Suppose $f$ is Lebesgue integrable on $[a,b]$. Let $F(x)$=$\int_{a}^x fdt$. Then prove that $F$ is continuous on $[a,b]$.
I know that $F$ is continuous almost everywhere, because $F'(x)=f(x)$ almost everywhere on $[a,b]$. But does this imply that $F$ is continuous on $[a,b]$?
The fact that $F$ is differentiable almost everywhere on its own doesn't imply its continuity on $[a,b]$. Also you shouldn't be using that because it is a deeper fact (it uses the absolute continuity of $F$).

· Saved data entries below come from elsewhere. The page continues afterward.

File: src/rtl/display_scan_7seg_pkg.sv
// rtl/display_scan_7seg_pkg.sv - shared types and BCD segment decode for the display blocks
package display_pkg;

  typedef logic [6:0] seg_t;

  localparam seg_t SEG_BLANK = 7'h00;
  localparam seg_t SEG_DASH  = 7'h40;

  typedef enum logic {
    BLANK = 1'b0,
    DRIVE = 1'b1
  } scan_state_t;

  // Active-high pattern, bit0 = a ... bit6 = g; non-BCD codes show a dash.
  function automatic seg_t bcd_to_seg(input logic [3:0] bcd);
    case (bcd)
      4'd0:    return 7'h3F;
      4'd1:    return 7'h06;
      4'd2:    return 7'h5B;
      4'd3:    return 7'h4F;
      4'd4:    return 7'h66;
      4'd5:    return 7'h6D;
      4'd6:    return 7'h7D;
      4'd7:    return 7'h07;
      4'd8:    return 7'h7F;
      4'd9:    return 7'h6F;
      default: return SEG_DASH;
    endcase
  endfunction

endpackage

File: src/rtl/display_scan_7seg_if.sv
// rtl/display_scan_7seg_if.sv - strobe, digit data and pin-side signals of the 7-segment scanner
interface display_scan_7seg_if #(
  parameter int NUM_DIGITS = 6,
  parameter int IDX_W      = $clog2(NUM_DIGITS)
);
  logic                    enable7segmentos;
  logic [4*NUM_DIGITS-1:0] digits;
  logic [NUM_DIGITS-1:0]   blink_mask;
  logic [NUM_DIGITS-1:0]   dp_mask;
  logic                    blank_lead;
  logic [6:0]              segments;
  logic                    dp;
  logic [NUM_DIGITS-1:0]   anodes;
  logic [IDX_W-1:0]        digit_idx;
  logic                    frame_done;

  modport master (
    output enable7segmentos, digits, blink_mask, dp_mask, blank_lead,
    input  segments, dp, anodes, digit_idx, frame_done
  );

  modport slave (
    input  enable7segmentos, digits, blink_mask, dp_mask, blank_lead,
    output segments, dp, anodes, digit_idx, frame_done
  );
endinterface

File: src/rtl/display_scan_7seg_bcd_to_7seg.sv
// rtl/display_scan_7seg_bcd_to_7seg.sv - combinational BCD to active-high 7-segment decoder
module bcd_to_7seg
  import display_pkg::*;
(
  input  logic [3:0] bcd,
  output seg_t       seg
);
  assign seg = bcd_to_seg(bcd);
endmodule

File: src/rtl/display_scan_7seg.sv
// rtl/display_scan_7seg.sv - strobe-driven digit multiplexer with ghost blanking, blink and lead-zero suppression
module display_scan_7seg
  import display_pkg::*;
#(
  parameter int NUM_DIGITS     = 6,
  parameter int ACTIVE_LOW_SEG = 1,
  parameter int ACTIVE_LOW_AN  = 1,
  parameter int BLINK_FRAMES   = 64
) (
  input logic                clk,
  input logic                reset,
  display_scan_7seg_if.slave bus
);
  localparam int IDX_W = $clog2(NUM_DIGITS);
  localparam int CNT_W = (BLINK_FRAMES > 1) ? $clog2(BLINK_FRAMES) : 1;
  typedef logic [IDX_W-1:0] idx_t;
  localparam idx_t LAST_IDX = idx_t'(NUM_DIGITS - 1);
  localparam logic [CNT_W-1:0] CNT_LAST = CNT_W'(BLINK_FRAMES - 1);

  localparam seg_t                  SEG_POL = (ACTIVE_LOW_SEG != 0) ? 7'h7F : 7'h00;
  localparam logic                  DP_POL  = (ACTIVE_LOW_SEG != 0);
  localparam logic [NUM_DIGITS-1:0] AN_POL  = (ACTIVE_LOW_AN != 0) ? '1 : '0;

  scan_state_t           state, state_nx;
  idx_t                  idx, idx_nx;
  logic                  wrapped, wrapped_nx;
  logic [CNT_W-1:0]      frame_cnt, frame_cnt_nx;
  logic                  phase, phase_nx;
  logic                  frame_tick;

  logic [3:0]            nib;
  logic                  blink_bit, dp_bit, blink_off, lead_off, dp_on;
  logic [NUM_DIGITS-1:0] onehot;
  seg_t                  dec_seg, pattern;

  seg_t                  seg_q, seg_nx;
  logic                  dp_q, dp_nx, fd_q, fd_nx;
  logic [NUM_DIGITS-1:0] an_q, an_nx;

  always_ff @(posedge clk or negedge reset) begin
    if (!reset) begin
      state     <= BLANK;
      idx       <= '0;
      wrapped   <= 1'b0;
      frame_cnt <= '0;
      phase     <= 1'b0;
    end else begin
      state     <= state_nx;
      idx       <= idx_nx;
      wrapped   <= wrapped_nx;
      frame_cnt <= frame_cnt_nx;
      phase     <= phase_nx;
    end
  end

  // wrapped marks that the coming BLANK->DRIVE edge starts a new frame (not the post-reset entry)
  always_comb begin
    state_nx   = state;
    idx_nx     = idx;
    wrapped_nx = wrapped;
    case (state)
      BLANK: begin
        state_nx   = DRIVE;
        wrapped_nx = 1'b0;
      end
      DRIVE: begin
        if (bus.enable7segmentos) begin
          state_nx = BLANK;
          if (idx == LAST_IDX) begin
            idx_nx     = '0;
            wrapped_nx = 1'b1;
          end else begin
            idx_nx = idx + 1'b1;
          end
        end
      end
      default: state_nx = BLANK;
    endcase
  end

  assign frame_tick = (state == BLANK) && wrapped;

  always_comb begin
    frame_cnt_nx = frame_cnt;
    phase_nx     = phase;
    if (frame_tick) begin
      if (frame_cnt == CNT_LAST) begin
        frame_cnt_nx = '0;
        phase_nx     = ~phase;
      end else begin
        frame_cnt_nx = frame_cnt + 1'b1;
      end
    end
  end

  always_comb begin
    nib       = '0;
    blink_bit = 1'b0;
    dp_bit    = 1'b0;
    onehot    = '0;
    for (int i = 0; i < NUM_DIGITS; i++) begin
      if (idx == idx_t'(i)) begin
        nib       = bus.digits[4*i +: 4];
        blink_bit = bus.blink_mask[i];
        dp_bit    = bus.dp_mask[i];
        onehot[i] = 1'b1;
      end
    end
  end

  bcd_to_7seg u_dec (
    .bcd (nib),
    .seg (dec_seg)
  );

  // phase_nx so the first digit of a toggling frame already sees the new phase
  assign blink_off = blink_bit & phase_nx;
  assign lead_off  = bus.blank_lead && (idx == LAST_IDX) && (nib == 4'd0);
  assign pattern   = (blink_off || lead_off) ? SEG_BLANK : dec_seg;
  assign dp_on     = dp_bit & ~blink_off;

  always_comb begin
    seg_nx = SEG_BLANK ^ SEG_POL;
    dp_nx  = DP_POL;
    an_nx  = AN_POL;
    fd_nx  = 1'b0;
    if (state == BLANK) begin
      seg_nx = pattern ^ SEG_POL;
      dp_nx  = dp_on ^ DP_POL;
      an_nx  = onehot ^ AN_POL;
      fd_nx  = frame_tick;
    end else if (!bus.enable7segmentos) begin
      seg_nx = seg_q;
      dp_nx  = dp_q;
      an_nx  = an_q;
    end
  end

  always_ff @(posedge clk or negedge reset) begin
    if (!reset) begin
      seg_q <= SEG_BLANK ^ SEG_POL;
      dp_q  <= DP_POL;
      an_q  <= AN_POL;
      fd_q  <= 1'b0;
    end else begin
      seg_q <= seg_nx;
      dp_q  <= dp_nx;
      an_q  <= an_nx;
      fd_q  <= fd_nx;
    end
  end

  assign bus.segments   = seg_q;
  assign bus.dp         = dp_q;
  assign bus.anodes     = an_q;
  assign bus.frame_done = fd_q;
  assign bus.digit_idx  = idx;

endmodule
File: src/flat_wrapper.sv
// flat-port wrapper written by rule: the top's interface ports become plain ports
module display_scan_7seg_flat import display_pkg::*;
#(
  parameter int NUM_DIGITS     = 6,
  parameter int ACTIVE_LOW_SEG = 1,
  parameter int ACTIVE_LOW_AN  = 1,
  parameter int BLINK_FRAMES   = 64
)
  (clk, reset, bus_enable7segmentos, bus_digits, bus_blink_mask, bus_dp_mask, bus_blank_lead, bus_segments, bus_dp, bus_anodes, bus_digit_idx, bus_frame_done);
  display_scan_7seg_if #(.NUM_DIGITS(NUM_DIGITS)) bus_i ();
  input logic clk;
  input logic reset;
  input wire logic [$bits(bus_i.enable7segmentos)-1:0] bus_enable7segmentos;
  input wire logic [$bits(bus_i.digits)-1:0] bus_digits;
  input wire logic [$bits(bus_i.blink_mask)-1:0] bus_blink_mask;
  input wire logic [$bits(bus_i.dp_mask)-1:0] bus_dp_mask;
  input wire logic [$bits(bus_i.blank_lead)-1:0] bus_blank_lead;
  output wire logic [$bits(bus_i.segments)-1:0] bus_segments;
  output wire logic [$bits(bus_i.dp)-1:0] bus_dp;
  output wire logic [$bits(bus_i.anodes)-1:0] bus_anodes;
  output wire logic [$bits(bus_i.digit_idx)-1:0] bus_digit_idx;
  output wire logic [$bits(bus_i.frame_done)-1:0] bus_frame_done;
  assign bus_i.enable7segmentos = bus_enable7segmentos;
  assign bus_i.digits = bus_digits;
  assign bus_i.blink_mask = bus_blink_mask;
  assign bus_i.dp_mask = bus_dp_mask;
  assign bus_i.blank_lead = bus_blank_lead;
  assign bus_segments = bus_i.segments;
  assign bus_dp = bus_i.dp;
  assign bus_anodes = bus_i.anodes;
  assign bus_digit_idx = bus_i.digit_idx;
  assign bus_frame_done = bus_i.frame_done;
  display_scan_7seg #(.NUM_DIGITS(NUM_DIGITS), .ACTIVE_LOW_SEG(ACTIVE_LOW_SEG), .ACTIVE_LOW_AN(ACTIVE_LOW_AN), .BLINK_FRAMES(BLINK_FRAMES)) u_core (.clk(clk), .reset(reset), .bus(bus_i));
endmodule
File: config.mk
export PLATFORM = sky130hd
export DESIGN_NAME = display_scan_7seg_flat
export DESIGN_NICKNAME = d
export VERILOG_FILES = /design/src/rtl/display_scan_7seg_pkg.sv /design/src/rtl/display_scan_7seg_if.sv /design/src/rtl/display_scan_7seg_bcd_to_7seg.sv /design/src/rtl/display_scan_7seg.sv /design/src/flat_wrapper.sv
export SDC_FILE = /design/constraint.sdc
export NUM_CORES = 1
export LEC_CHECK = 0
export ABC_AREA = 1
export CAP_MARGIN = 5
export CORE_MARGIN = 2
export CORE_UTILIZATION = 46
export CTS_CLUSTER_SIZE = 25
export DETAILED_ROUTE_END_ITERATION = 12
export PLACE_DENSITY = 0.8
export SETUP_SLACK_MARGIN = 0.05
export SLEW_MARGIN = 20
export SYNTH_ARGS = -nofsm -noshare
export SYNTH_HDL_FRONTEND = slang
export SYNTH_SLANG_ARGS = --single-unit
File: constraint.sdc
create_clock -name clk -period 2.9 [get_ports clk]
set_input_delay 0.58 -clock clk [delete_from_list [all_inputs] [get_ports clk]]
set_output_delay 0.58 -clock clk [all_outputs]
set_load 0.05 [all_outputs]
==> flow_summary.json, run 1 <==
{
  "pre_cts_ws_ns": 0.227,
  "setup-tns-final_ns": 0,
  "cp-start-kind": "flop",
  "avgViaCountPerCell": 5.01,
  "cp.arrival_ns": 2.77,
  "cap_violations": 0,
  "synth-seq-cells": 27,
  "clock_skew_ns": 0.00857,
  "wl_per_cell_um": 12.4,
  "irDropWorstVdd_mv": 0.510,
  "hp-class": "reg -> reg",
  "gp_congestion": 0.918,
  "synth_edf_count": 0,
  "max_freq_mhz": 393,
  "max_slew.worst_pin.slew_ns": 0.527,
  "syn_area_mm2": 0.00177,
  "drtIter0Drc": 111,
  "grt_pass1_wl_mm": 7.31,
  "cts-buffers-inserted": 3,
  "setup_slack_ns": 0.356,
  "synth_area_per_cell_um2": 7.49,
  "clk_path_buf_depth": 2,
  "cts_tree": "built",
  "num_io_pins": 58,
  "cts_sinks": 27,
  "yosys-top-cells-area": "dfstp_2 (21%), dfrtp_1 (18%), nand2_1 (10%)",
  "whs_ns": 0.498,
  "status": "finished clean",
  "portBuffers": 57,
  "relSlewSlack_pct": 64.8,
  "die_h_um": 66.0,
  "final_nets": 341,
  "grt_max_degree": 28,
  "cp-end-kind": "flop",
  "fillers": 338,
  "yosysSeqAreaShare_pct": 39.2,
  "antenna_found_initial": 0,
  "route.detailed.drc": 0,
  "die_w_um": 66.0,
  "period_minus_slack_ns": 2.54,
  "dr.pass1.iters": 6,
  "ys.flop_type": "dfstp_2",
  "rows": 22,
  "drv_slew": 0,
  "multi_input_comb_area_um2": 898,
  "coreArea_mm2": 0.00369,
  "netlist-cell-type-count": 34,
  "finalWirelength_mm": 4.22,
  "antenna_left": 0,
  "final-seq-area_um2": 696,
  "leakage_nw": 1.10,
  "power_density_mw_per_mm2": 1030,
  "power_mw": 2.51,
  "die_area_mm2": 0.00435,
  "ys_warn_count": 0,
  "cts_root_buf": "clkbuf_8",
  "dp_hpwl_mm": 3.44,
  "dp.cells": 337,
  "min_period_over_period_pct": 87.7,
  "holdBufCountCts": 0,
  "area.growth.synth_to_final_pct": 37.3,
  "start_util_pct": 47.9,
  "vias": 1710,
  "hold_viol": 0,
  "crit_required_ns": 3.12,
  "grt_setup_unrepaired": "no",
  "setup_viol": 0,
  "syn_nets": 283,
  "track_usage_pct": 21.7,
  "synth.largest_area_cell": "dfstp_2",
  "diodes": 0,
  "cts_htree_levels": 1,
  "cp_max_fo": 15,
  "clk-insertion-delay-late_ns": 0.28,
  "crit_type": "reg -> reg",
  "clkTransAtPathRegs_ns": 0.09,
  "instances_no_fill": 341,
  "drive_gt1_share_pct": 14.7,
  "grt-ovfl-total": 0,
  "grt_pass1_vias": 1656,
  "async_flop_share_pct": 100,
  "ys_top_cells_by_count": "nand2_1 (48), inv_1 (32), nand3_1 (28), nor2_1 (21), a21oi_1 (15)",
  "synth_top_cell_area_share_pct": 20.8,
  "yosysMostFrequentCell": "nand2_1",
  "synthCells": 236
}
==> metal layers <==
metal	vias up	wire, um	GRT usage, %
met5	-	0	0
met4	0	91	9.18
met3	9	114	1.36
met2	41	2080	38.0
met1	777	1940	27.7
li1	883	-	-
==> sequential cells by signal, summed over array words and instances, names as in the netlist <==
name / cells
u_core.bus.segments: 7
u_core.phase: 1
u_core.bus.anodes: 6
u_core.bus.digit_idx: 3
u_core.bus.dp: 1
u_core.bus.frame_done: 1
u_core.frame_cnt: 6
u_core.state: 1
u_core.wrapped: 1
==> final cells by class <==
class | count | share of cell area, %
Timing Repair Buffer | 60 | 24.5
Multi-Input combinational cell | 167 | 37.0
Tap cell | 48 | 2.48
Clock buffer | 3 | 1.70
Sequential cell | 27 | 28.7
Inverter | 35 | 5.42
Clock inverter | 1 | 0.206
==> timing repair <==
action	CTS	global route
setup buffers	0	0
hold endpoints to repair	0	0
resized for setup	0	3
endpoints found under the setup margin	0	7
==> through the flow <==
| step | utilization [%] | area (um2) |
|---|---|---|
| 2_1_floorplan | - | 1770 |
| 3_3_place_gp | 64.3 | 2370 |
| 3_5_place_dp | 64.3 | 2370 |
| 4_1_cts | 65.6 | 2420 |
| 5_1_grt | 65.7 | 2420 |
| 6_report | 65.7 | 2420 |
==> worst max-delay path, stage by stage, from the launching register on <==
cell and delay [ns]:
dfrtp_1 0.43, inv_2 0.25, ha_2 0.34, inv_1 0.13
or2_2 0.28, nand3_1 0.08, nand2_1 0.06, nand2_1 0.14
inv_1 0.10, ha_1 0.28, inv_1 0.06, nand2_1 0.07
nand3_1 0.09, nand3_1 0.08, nand2_1 0.07, inv_1 0.04
==> cells by family (layout without fill, tap and decap cells) <==
group	after synthesis	in the layout	share of synthesized area (%)
simple gates	127	127	34.6
xor+xnor	3	3	1.49
buf+inv	42	99	10.1
fa+ha+maj	7	7	4.96
compound gates	30	30	9.70
flops	27	27	39.2
==> path summary, 6_finish.rpt <==
kind	from	endpoint	slack [ns]	cells past startpoint
setup / recovery	u_core.bus.digit_idx[2]	u_core.bus.segments[3]	0.36	15
min in group asynchronous	reset	u_core.frame_cnt[0]	0.66	2
hold / removal	u_core.frame_cnt[4]	u_core.frame_cnt[4]	0.50	1
hold reg to reg	u_core.frame_cnt[4]	u_core.frame_cnt[4]	0.50	1
setup reg to reg	u_core.bus.digit_idx[2]	u_core.bus.segments[3]	0.36	15
max in group asynchronous	reset	u_core.bus.dp	1.94	2
==> layout by cell type, fill, tap and decap left out, types with 2 or more instances in the layout <==
cell type | synthesis | layout
xor2_1 | 2 | 2
nand3_1 | 28 | 28
nand4_1 | 8 | 8
buf_4 | 0 | 3
o22ai_1 | 2 | 2
clkbuf_8 | 0 | 3
clkdlybuf4s50_1 | 0 | 57
inv_2 | 3 | 3
dfrtp_2 | 0 | 2
nor2_4 | 2 | 2
dfrtp_1 | 13 | 11
ha_1 | 7 | 6
dfstp_2 | 14 | 14
nor2_1 | 21 | 21
or2_2 | 7 | 7
a21oi_1 | 15 | 15
nor3_1 | 2 | 2
inv_1 | 32 | 32
nand2_1 | 48 | 48
o21ai_0 | 6 | 6
nand2_2 | 5 | 5
or2_0 | 2 | 2
==> power breakdown <==
group,switching (mW),internal [mW]
clock,0.118,0.0964
sequential,0.112,0.540
combinational,1.07,0.577
total,1.30,1.21
No activity file was read; power rests on OpenSTA's default activity.
==> inputs of run 2 (changes only) <==
--- a/config.mk
+++ b/config.mk
@@ -11,7 +11,7 @@
 export CORE_UTILIZATION = 46
 export CTS_CLUSTER_SIZE = 25
 export DETAILED_ROUTE_END_ITERATION = 12
-export PLACE_DENSITY = 0.8
+export PLACE_DENSITY_LB_ADDON = 0.25
 export SETUP_SLACK_MARGIN = 0.05
 export SLEW_MARGIN = 20
 export SYNTH_ARGS = -nofsm -noshare
==> run 2 against run 1 <==
  * Critical endpoint is now u_core.bus.segments[2]
  * Sequential cell count unchanged
  * Register-to-register slack improved by 0.02 ns
  * Largest power group unchanged
  * Combinational power is essentially flat
  * Clock power is 4% lower
  * Via count fell by 0.53%
  * Total power fell by 1.3%
  * Global-route usage fell by 1.5 points
  * Clock-buffer cell count rose by 1
  * Sequential share of layout area is 0.081 points lower
==> flow_summary.json, run 2 (synthesis results as in run 1) <==
{
  "status": "finished clean",
  "grt_max_degree": 20,
  "clock_skew_ns": 0.00291,
  "clk-insertion-delay-late_ns": 0.26,
  "crit_path_cell_trace": "inv_2 > nand3_1 > inv_1 > nand2_1 > nand3_1 > nand2_1 > nand3_1 > nand2_1 > nand2_1 > inv_1 > ha_1 > nand4_1 > inv_1 > nand2_1 > nand2_2 > nor2_4 > nand3_1 > nand2_1 > inv_1",
  "die_w_um": 66.0,
  "dr.pass1.iters": 4,
  "max_freq_mhz": 396,
  "crit_required_ns": 3.11,
  "dp_hpwl_mm": 3.39,
  "cp_common_cell": "nand2_1",
  "max_slew.worst_pin.slew_ns": 0.832,
  "wl_met1_mm": 1.94,
  "cp_max_fo": 15,
  "num_io_pins": 58,
  "setup-tns-final_ns": 0,
  "cts_sinks": 27,
  "postCtsSetupBuffers": 0,
  "wl_met2_mm": 2.04,
  "holdBufCountCts": 0,
  "largest_reg_flops": 7,
  "postPlaceCellArea_mm2": 0.00238,
  "rows": 22,
  "cts_root_buf": "clkbuf_8",
  "setup_viol": 0,
  "area.growth.synth_to_final_pct": 37.4,
  "die_h_um": 66.0,
  "clkTransAtPathRegs_ns": 0.09,
  "final_nets": 342,
  "cts_tree": "built",
  "postCtsResizedCells": 0,
  "fillers": 327,
  "final_area_mm2": 0.00243,
  "gp_congestion": 0.916,
  "period_minus_slack_ns": 2.52,
  "hp-class": "reg -> reg",
  "antenna_found_initial": 0,
  "grt_pass1_wl_mm": 6.91,
  "crit_type": "reg -> reg",
  "route.detailed.drc": 0,
  "power_density_mw_per_mm2": 1020,
  "slowest_stage": "dfrtp_1",
  "highest_layer": "met4",
  "multi_input_comb_area_um2": 896,
  "clk_path_buf_depth": 2,
  "hold_viol": 0,
  "grt_pass1_vias": 1618,
  "antenna_left": 0,
  "start_util_pct": 47.9,
  "irDropWorstVdd_mv": 0.607,
  "wl_met3_um": 142,
  "drv_slew": 0,
  "cap_violations": 0,
  "critPathMaxStageDelay_ns": 0.43,
  "cp.arrival_ns": 2.73,
  "leakage_nw": 1.11,
  "die_area_mm2": 0.00435,
  "avgViaCountPerCell": 4.97,
  "track_usage_pct": 20.2,
  "grt_setup_unrepaired": "no",
  "vias": 1701,
  "diodes": 0,
  "drtIter0Drc": 68,
  "wl_per_cell_um": 12.1,
  "min_period_over_period_pct": 87.0,
  "coreArea_mm2": 0.00369,
  "relSlewSlack_pct": 44.3,
  "drive_gt1_share_pct": 13.9,
  "cts_htree_levels": 1,
  "finalWirelength_mm": 4.15,
  "grt-ovfl-total": 0,
  "cts-buffers-inserted": 3,
  "final-seq-area_um2": 694,
  "cp-start-kind": "flop",
  "final_cell_mix": "clkdlybuf4s50_1 (57), nand2_1 (48), inv_1 (32), nand3_1 (28), nor2_1 (21)",
  "final_common_cell": "clkdlybuf4s50_1",
  "cp-end-kind": "flop",
  "portBuffers": 57
}
==> run 2: critical path, delay by kind of cell (launching register included) <==
family / cells / cell delay (ns)
buffers and inverters: 5 / 0.58
AND/OR/NAND/NOR: 13 / 1.25
adder cells (fa/ha/maj): 1 / 0.21
flip-flops: 1 / 0.43
==> run 2: final cells by class <==
type | instances | share of cell area [%]
Multi-Input combinational cell | 167 | 36.9
Sequential cell | 27 | 28.6
Timing Repair Buffer | 61 | 24.7
Inverter | 35 | 5.41
Tap cell | 48 | 2.47
Clock buffer | 4 | 1.86
==> run 2: per-layer routing <==
layer / vias to the layer above / GRT usage, %
met2: 41 / 35.2
li1: 884 / -
met3: 2 / 2.21
met1: 774 / 27.1
met5: - / 0
met4: 0 / 4.59
==> run 2: final timing paths <==
check,slack (ns),cells past startpoint,to,startpoint
max,0.38,19,u_core.bus.segments[2],u_core.bus.digit_idx[2]
min reg2reg,0.51,2,u_core.bus.anodes[3],u_core.bus.anodes[3]
min,0.51,2,u_core.bus.anodes[3],u_core.bus.anodes[3]
max reg2reg,0.38,19,u_core.bus.segments[2],u_core.bus.digit_idx[2]
min in group asynchronous,0.79,1,u_core.bus.digit_idx[1],reset
max in group asynchronous,1.40,2,u_core.bus.anodes[5],reset
==> run 2: report_power, final <==
part | switching [mW] | leakage (nW) | internal, mW | total [mW]
Combinational | 1.05 | 0.769 | 0.572 | 1.63
Sequential | 0.106 | 0.315 | 0.538 | 0.644
Clock | 0.107 | 0.0228 | 0.0982 | 0.205
==> run 2: metrics by stage <==
step                hold WS [ns]  power (mW)  utilization, %  instances  worst slack, ns
floorplan                  0.284        1.86               -        236            0.289
global placement           0.486        2.24            64.6        338            0.418
detailed placement         0.496        2.27            64.6        338            0.327
CTS                        0.512        2.48            65.8        342            0.341
global route               0.542        2.69            65.8        342           0.0645
finish                     0.512        2.47            65.8        342            0.376
==> inputs of run 3 (changes only) <==
--- a/config.mk
+++ b/config.mk
@@ -5,7 +5,6 @@
 export SDC_FILE = /design/constraint.sdc
 export NUM_CORES = 1
 export LEC_CHECK = 0
-export ABC_AREA = 1
 export CAP_MARGIN = 5
 export CORE_MARGIN = 2
 export CORE_UTILIZATION = 46
==> run 3 against run 2 <==
  * Clock power hardly changed
  * Die area is 0.55% higher
  * Sequential share of layout area is 0.12 points higher
  * Maximum frequency is 2.1% lower
  * Combinational power is 6% higher
  * Cell count is 17% lower
  * Critical path depth is 7 lower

The continuity of $F$ is more straightforward: suppose $(x_n)_n$ is a sequence tending to $x$ with $a\le x,x_n\le b$. Then,
$$|F(x)-F(x_n)| = \left|\int_y^{x} f(t) dt\right|\le \int_a^b \mathbf{1}_{[x_n,x]}(t) |f(t)| dt$$
The functions $g_n(t)=\mathbf{1}_{[x_n,x]}(t)|f(t)|$ converge to $0$ pointwise and are dominated by the Lebesgue integrable function $|f|$. Thus, by the dominated convergence theorem, the previous integral tends to $0$ as $n\to\infty$, which implies continuity of $F$ at $x$.
Nitpicky note: Here we mean $[x_n,x]$ to be the convex hull of the points $x$, $x_n$ regardless of which is larger.